▶ _TASK TO CARRY OUT_: Would you please transcribe, exactly as written, the lines of the entries below starting at the one that holds "m = stall ? b_m : m1;" and ending at the one that holds "b_m <= b_m_n;", both included?

THE INPUT below:

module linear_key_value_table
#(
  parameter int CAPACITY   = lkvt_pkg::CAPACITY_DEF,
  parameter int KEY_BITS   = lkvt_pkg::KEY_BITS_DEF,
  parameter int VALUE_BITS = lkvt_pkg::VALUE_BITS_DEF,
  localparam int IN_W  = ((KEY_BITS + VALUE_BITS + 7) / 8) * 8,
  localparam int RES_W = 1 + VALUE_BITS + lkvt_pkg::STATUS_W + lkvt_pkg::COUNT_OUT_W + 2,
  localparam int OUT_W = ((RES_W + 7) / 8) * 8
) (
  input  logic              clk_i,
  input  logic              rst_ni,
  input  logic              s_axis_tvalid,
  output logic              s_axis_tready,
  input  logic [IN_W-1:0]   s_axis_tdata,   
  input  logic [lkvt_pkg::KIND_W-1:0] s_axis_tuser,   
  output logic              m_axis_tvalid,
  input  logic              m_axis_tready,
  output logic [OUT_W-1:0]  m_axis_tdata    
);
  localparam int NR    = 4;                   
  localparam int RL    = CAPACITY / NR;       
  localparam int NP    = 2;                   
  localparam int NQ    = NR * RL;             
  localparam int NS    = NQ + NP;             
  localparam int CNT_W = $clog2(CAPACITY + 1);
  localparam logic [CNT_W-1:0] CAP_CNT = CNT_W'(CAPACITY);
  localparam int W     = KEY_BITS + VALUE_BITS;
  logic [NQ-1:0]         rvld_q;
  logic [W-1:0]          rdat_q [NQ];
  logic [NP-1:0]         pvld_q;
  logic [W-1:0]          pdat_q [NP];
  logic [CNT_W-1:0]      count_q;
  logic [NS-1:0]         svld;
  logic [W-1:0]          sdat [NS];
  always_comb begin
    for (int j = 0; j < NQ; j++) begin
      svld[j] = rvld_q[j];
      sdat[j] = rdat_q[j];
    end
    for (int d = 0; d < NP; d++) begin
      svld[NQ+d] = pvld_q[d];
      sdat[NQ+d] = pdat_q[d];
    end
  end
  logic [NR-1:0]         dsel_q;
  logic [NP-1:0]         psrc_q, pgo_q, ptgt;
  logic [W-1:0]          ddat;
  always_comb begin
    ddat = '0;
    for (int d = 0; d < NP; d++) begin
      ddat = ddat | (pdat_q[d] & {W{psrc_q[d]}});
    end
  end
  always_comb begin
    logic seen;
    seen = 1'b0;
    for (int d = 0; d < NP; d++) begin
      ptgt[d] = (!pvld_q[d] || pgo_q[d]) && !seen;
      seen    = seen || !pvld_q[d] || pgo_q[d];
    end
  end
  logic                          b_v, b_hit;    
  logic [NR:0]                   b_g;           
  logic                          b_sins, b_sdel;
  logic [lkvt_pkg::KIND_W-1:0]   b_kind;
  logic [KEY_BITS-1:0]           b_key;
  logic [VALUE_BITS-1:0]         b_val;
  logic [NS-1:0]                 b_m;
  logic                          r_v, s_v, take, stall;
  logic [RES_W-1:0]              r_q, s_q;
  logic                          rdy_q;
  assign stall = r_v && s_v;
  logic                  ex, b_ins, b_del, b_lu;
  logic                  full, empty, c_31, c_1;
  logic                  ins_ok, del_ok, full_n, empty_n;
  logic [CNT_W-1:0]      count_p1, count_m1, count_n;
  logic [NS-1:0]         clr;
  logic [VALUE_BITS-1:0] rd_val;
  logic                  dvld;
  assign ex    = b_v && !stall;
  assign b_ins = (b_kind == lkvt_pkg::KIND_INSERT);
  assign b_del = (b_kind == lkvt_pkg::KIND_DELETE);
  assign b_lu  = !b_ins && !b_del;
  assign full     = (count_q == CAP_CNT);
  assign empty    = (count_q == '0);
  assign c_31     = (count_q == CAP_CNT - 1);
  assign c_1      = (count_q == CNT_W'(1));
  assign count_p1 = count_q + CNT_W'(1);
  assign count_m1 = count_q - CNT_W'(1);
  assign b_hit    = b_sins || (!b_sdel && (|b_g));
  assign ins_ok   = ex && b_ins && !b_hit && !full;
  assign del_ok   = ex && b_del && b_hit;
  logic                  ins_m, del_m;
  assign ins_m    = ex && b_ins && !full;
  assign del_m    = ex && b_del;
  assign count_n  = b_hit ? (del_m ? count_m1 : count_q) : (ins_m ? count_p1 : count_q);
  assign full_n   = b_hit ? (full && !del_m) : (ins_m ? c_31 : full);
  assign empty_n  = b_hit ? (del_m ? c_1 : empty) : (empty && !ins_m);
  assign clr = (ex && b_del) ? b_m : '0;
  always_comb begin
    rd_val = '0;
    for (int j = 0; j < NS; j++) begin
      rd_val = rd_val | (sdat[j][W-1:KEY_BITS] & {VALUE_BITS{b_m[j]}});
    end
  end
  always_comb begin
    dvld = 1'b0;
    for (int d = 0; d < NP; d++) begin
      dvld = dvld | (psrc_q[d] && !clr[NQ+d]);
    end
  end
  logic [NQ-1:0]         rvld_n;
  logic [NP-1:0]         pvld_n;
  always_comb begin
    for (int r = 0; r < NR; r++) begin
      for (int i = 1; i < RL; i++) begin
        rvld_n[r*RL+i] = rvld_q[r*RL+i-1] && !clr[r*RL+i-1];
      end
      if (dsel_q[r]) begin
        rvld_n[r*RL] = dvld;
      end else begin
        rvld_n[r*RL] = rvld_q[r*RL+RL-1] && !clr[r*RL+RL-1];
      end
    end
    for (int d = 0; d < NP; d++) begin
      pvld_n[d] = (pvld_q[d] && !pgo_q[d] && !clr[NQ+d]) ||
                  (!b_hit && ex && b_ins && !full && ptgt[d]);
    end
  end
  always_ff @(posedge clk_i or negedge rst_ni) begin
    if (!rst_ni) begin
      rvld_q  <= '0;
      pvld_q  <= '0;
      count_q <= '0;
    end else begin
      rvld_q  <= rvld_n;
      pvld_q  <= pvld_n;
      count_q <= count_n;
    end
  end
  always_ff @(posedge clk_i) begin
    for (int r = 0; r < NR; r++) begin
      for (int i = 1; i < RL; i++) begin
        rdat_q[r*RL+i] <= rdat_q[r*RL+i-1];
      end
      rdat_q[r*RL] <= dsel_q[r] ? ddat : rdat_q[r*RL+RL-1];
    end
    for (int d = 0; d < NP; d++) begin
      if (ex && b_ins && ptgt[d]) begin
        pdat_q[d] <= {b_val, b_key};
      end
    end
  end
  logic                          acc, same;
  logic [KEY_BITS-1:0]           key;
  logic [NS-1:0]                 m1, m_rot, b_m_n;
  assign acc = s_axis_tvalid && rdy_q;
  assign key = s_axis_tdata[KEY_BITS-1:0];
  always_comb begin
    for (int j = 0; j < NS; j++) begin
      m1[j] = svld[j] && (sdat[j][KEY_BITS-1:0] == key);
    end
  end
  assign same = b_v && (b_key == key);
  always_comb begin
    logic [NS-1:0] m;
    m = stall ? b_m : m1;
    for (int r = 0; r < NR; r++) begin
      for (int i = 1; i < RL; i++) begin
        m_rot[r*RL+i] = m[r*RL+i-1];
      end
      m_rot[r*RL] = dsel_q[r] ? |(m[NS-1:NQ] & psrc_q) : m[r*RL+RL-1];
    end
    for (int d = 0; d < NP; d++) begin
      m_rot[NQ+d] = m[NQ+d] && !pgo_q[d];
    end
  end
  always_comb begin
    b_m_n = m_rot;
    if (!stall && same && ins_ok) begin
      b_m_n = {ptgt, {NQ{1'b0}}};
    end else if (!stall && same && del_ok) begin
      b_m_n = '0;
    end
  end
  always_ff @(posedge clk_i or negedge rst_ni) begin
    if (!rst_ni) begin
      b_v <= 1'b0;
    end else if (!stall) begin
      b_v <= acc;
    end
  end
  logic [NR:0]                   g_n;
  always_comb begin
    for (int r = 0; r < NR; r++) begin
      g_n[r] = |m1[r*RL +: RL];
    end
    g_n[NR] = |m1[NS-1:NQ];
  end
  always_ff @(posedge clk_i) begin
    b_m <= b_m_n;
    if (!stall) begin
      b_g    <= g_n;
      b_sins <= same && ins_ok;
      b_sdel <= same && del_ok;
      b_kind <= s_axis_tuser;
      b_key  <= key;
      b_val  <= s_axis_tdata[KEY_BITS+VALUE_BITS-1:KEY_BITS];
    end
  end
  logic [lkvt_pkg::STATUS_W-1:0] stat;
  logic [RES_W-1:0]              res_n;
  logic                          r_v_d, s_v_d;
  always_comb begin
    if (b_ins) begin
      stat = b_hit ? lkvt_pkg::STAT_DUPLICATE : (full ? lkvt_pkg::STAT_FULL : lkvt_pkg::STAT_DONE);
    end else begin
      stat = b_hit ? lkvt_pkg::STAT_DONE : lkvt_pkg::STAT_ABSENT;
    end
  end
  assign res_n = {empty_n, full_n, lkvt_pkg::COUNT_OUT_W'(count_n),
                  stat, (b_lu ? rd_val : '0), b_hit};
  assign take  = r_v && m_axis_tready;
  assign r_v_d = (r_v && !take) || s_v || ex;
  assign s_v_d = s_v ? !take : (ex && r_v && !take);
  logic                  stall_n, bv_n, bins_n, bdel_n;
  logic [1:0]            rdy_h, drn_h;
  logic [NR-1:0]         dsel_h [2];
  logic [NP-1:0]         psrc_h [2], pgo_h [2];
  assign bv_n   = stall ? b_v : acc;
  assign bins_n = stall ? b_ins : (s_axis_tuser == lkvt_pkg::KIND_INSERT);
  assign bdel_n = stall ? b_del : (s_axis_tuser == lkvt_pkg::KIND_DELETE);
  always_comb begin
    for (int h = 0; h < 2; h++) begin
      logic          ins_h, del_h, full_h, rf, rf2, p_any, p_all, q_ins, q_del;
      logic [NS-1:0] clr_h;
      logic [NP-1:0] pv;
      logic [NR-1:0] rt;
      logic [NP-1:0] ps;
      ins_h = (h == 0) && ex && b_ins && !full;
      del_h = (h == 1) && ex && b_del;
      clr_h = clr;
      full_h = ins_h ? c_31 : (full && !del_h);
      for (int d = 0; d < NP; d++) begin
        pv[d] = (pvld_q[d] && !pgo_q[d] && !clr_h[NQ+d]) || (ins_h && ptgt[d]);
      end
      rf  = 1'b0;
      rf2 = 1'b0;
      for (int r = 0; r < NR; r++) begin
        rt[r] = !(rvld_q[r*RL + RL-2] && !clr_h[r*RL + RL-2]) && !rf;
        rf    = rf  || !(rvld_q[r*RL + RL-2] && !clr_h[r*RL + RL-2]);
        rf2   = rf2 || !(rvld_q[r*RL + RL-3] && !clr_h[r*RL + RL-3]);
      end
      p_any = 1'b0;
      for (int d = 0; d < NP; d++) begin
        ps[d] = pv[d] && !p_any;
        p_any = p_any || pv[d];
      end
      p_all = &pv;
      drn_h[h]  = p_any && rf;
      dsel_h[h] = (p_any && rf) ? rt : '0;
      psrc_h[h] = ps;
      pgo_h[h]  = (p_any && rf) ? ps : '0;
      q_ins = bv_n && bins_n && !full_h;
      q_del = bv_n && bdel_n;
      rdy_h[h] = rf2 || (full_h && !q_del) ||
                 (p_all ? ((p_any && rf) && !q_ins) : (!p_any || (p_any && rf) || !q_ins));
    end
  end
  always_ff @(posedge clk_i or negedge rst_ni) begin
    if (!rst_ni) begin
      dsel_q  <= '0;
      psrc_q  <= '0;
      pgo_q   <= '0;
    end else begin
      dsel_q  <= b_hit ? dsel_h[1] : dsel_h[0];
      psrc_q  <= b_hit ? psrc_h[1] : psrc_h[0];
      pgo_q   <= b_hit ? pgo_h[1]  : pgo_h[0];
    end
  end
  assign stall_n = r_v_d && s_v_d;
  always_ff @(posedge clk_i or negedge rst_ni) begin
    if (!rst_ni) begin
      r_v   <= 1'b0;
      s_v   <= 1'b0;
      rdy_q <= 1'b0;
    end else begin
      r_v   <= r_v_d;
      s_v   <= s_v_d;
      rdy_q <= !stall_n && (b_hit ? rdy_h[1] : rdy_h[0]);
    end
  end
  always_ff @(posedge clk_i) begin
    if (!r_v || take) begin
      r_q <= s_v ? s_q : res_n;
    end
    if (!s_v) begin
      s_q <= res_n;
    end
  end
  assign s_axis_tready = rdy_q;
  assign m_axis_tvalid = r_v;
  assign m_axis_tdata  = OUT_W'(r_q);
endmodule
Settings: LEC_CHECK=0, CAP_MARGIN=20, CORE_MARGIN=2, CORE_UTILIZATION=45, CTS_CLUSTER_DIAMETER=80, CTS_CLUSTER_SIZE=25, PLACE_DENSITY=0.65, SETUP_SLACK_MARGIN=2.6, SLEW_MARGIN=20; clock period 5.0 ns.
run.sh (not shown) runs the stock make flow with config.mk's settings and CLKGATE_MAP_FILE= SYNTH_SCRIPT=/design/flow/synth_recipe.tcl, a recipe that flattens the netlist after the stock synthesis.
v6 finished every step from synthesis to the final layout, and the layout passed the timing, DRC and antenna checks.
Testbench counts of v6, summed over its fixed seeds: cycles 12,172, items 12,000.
This is an optimization exercise on Yosys and OpenROAD, whose aim is small area and a short achievable clock period, not a production implementation. Function was checked by simulation only, so behaviour that the tests miss may differ from the original.

==> v30: inputs <==
// sprite_addr_gen
module sprite_addr_gen #(
  parameter  int N_SPRITES = 4,
  parameter  int COORD_W   = 10,
  parameter  int ADDR_W    = 20,
  parameter  int FRAME_W   = 4,
  parameter  int ANIM_DIV  = 8,
  localparam int ID_W      = (N_SPRITES > 1) ? $clog2(N_SPRITES) : 1
) (
  input  logic                           frame_Clk,
  input  logic                           Reset,
  input  logic [COORD_W-1:0]             DrawX,
  input  logic [COORD_W-1:0]             DrawY,
  input  logic                           vsync_tick,
  input  logic [N_SPRITES-1:0]           anim_enable,
  input  logic [N_SPRITES-1:0]           anim_restart,
  input  logic [N_SPRITES-1:0]           sprite_flip,
  input  logic [N_SPRITES*COORD_W-1:0]   sprite_X,
  input  logic [N_SPRITES*COORD_W-1:0]   sprite_Y,
  input  logic [N_SPRITES*COORD_W-1:0]   sprite_W,
  input  logic [N_SPRITES*COORD_W-1:0]   sprite_H,
  input  logic [N_SPRITES*ADDR_W-1:0]    base_addr,
  input  logic [N_SPRITES*FRAME_W-1:0]   frame_count,
  output logic                           sprite_on,
  output logic [ID_W-1:0]                sprite_id,
  output logic [ADDR_W-1:0]              spriteAddress,
  output logic [N_SPRITES*FRAME_W-1:0]   frame_idx
);
clock: 12.0 ns
lec_check: 0
abc_area: 1
cap_margin: 20
core_margin: 2
core_utilization: 47
setup_slack_margin: 2
slew_margin: 20
tns_end_percent: 10
standard.sh (not shown) runs the stock make flow with config.mk's settings and CLKGATE_MAP_FILE= SYNTH_SCRIPT=/design/flow/synth_recipe.tcl, a recipe that flattens the netlist after the stock synthesis.
==> flow/flow/run.sh <==
#!/bin/bash
# Standard ORFS layout (the standard.sh, standard synthesis unchanged), except that the
# port buffers that placement inserts on every input and output use sky130_fd_sc_hd__buf_1
# instead of the tool's default pick (clkdlybuf4s50_1, a slow delay cell).
# Each make step's full output goes to its own log in this folder; ORFS's per-step logs stay
# under orfs/logs/.
set -euo pipefail
bash standard.sh synth > synth.log 2>&1
bash standard.sh BUFFER_PORTS_ARGS="-buffer_cell sky130_fd_sc_hd__buf_1" finish > layout.log 2>&1
==> inputs of v1, as changes to v30 <==
- CORE_UTILIZATION: 47 -> 40
- GPL_TIMING_DRIVEN: not set -> 0
==> comparison <==
In v1 the critical path depth is higher than in v30, by 10. In v1 the cell area is lower than in v30, by about 8%. In clock skew, v1 and v30 hardly differ. Against v30, the count of clock-buffer cells in the layout of v1 is lower by 1. Of v30 and v1, v30 has the higher utilization (gap 13 points). In synthesized area, v30 and v1 do not differ. In v30 the non-clock buffer count is higher than in v1, by 113. Against v30, the via count of v1 is smaller by about 4%.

End of THE INPUT.

▶ _YOUR RESPONSE_:
    m = stall ? b_m : m1;
    for (int r = 0; r < NR; r++) begin
      for (int i = 1; i < RL; i++) begin
        m_rot[r*RL+i] = m[r*RL+i-1];
      end
      m_rot[r*RL] = dsel_q[r] ? |(m[NS-1:NQ] & psrc_q) : m[r*RL+RL-1];
    end
    for (int d = 0; d < NP; d++) begin
      m_rot[NQ+d] = m[NQ+d] && !pgo_q[d];
    end
  end
  always_comb begin
    b_m_n = m_rot;
    if (!stall && same && ins_ok) begin
      b_m_n = {ptgt, {NQ{1'b0}}};
    end else if (!stall && same && del_ok) begin
      b_m_n = '0;
    end
  end
  always_ff @(posedge clk_i or negedge rst_ni) begin
    if (!rst_ni) begin
      b_v <= 1'b0;
    end else if (!stall) begin
      b_v <= acc;
    end
  end
  logic [NR:0]                   g_n;
  always_comb begin
    for (int r = 0; r < NR; r++) begin
      g_n[r] = |m1[r*RL +: RL];
    end
    g_n[NR] = |m1[NS-1:NQ];
  end
  always_ff @(posedge clk_i) begin
    b_m <= b_m_n;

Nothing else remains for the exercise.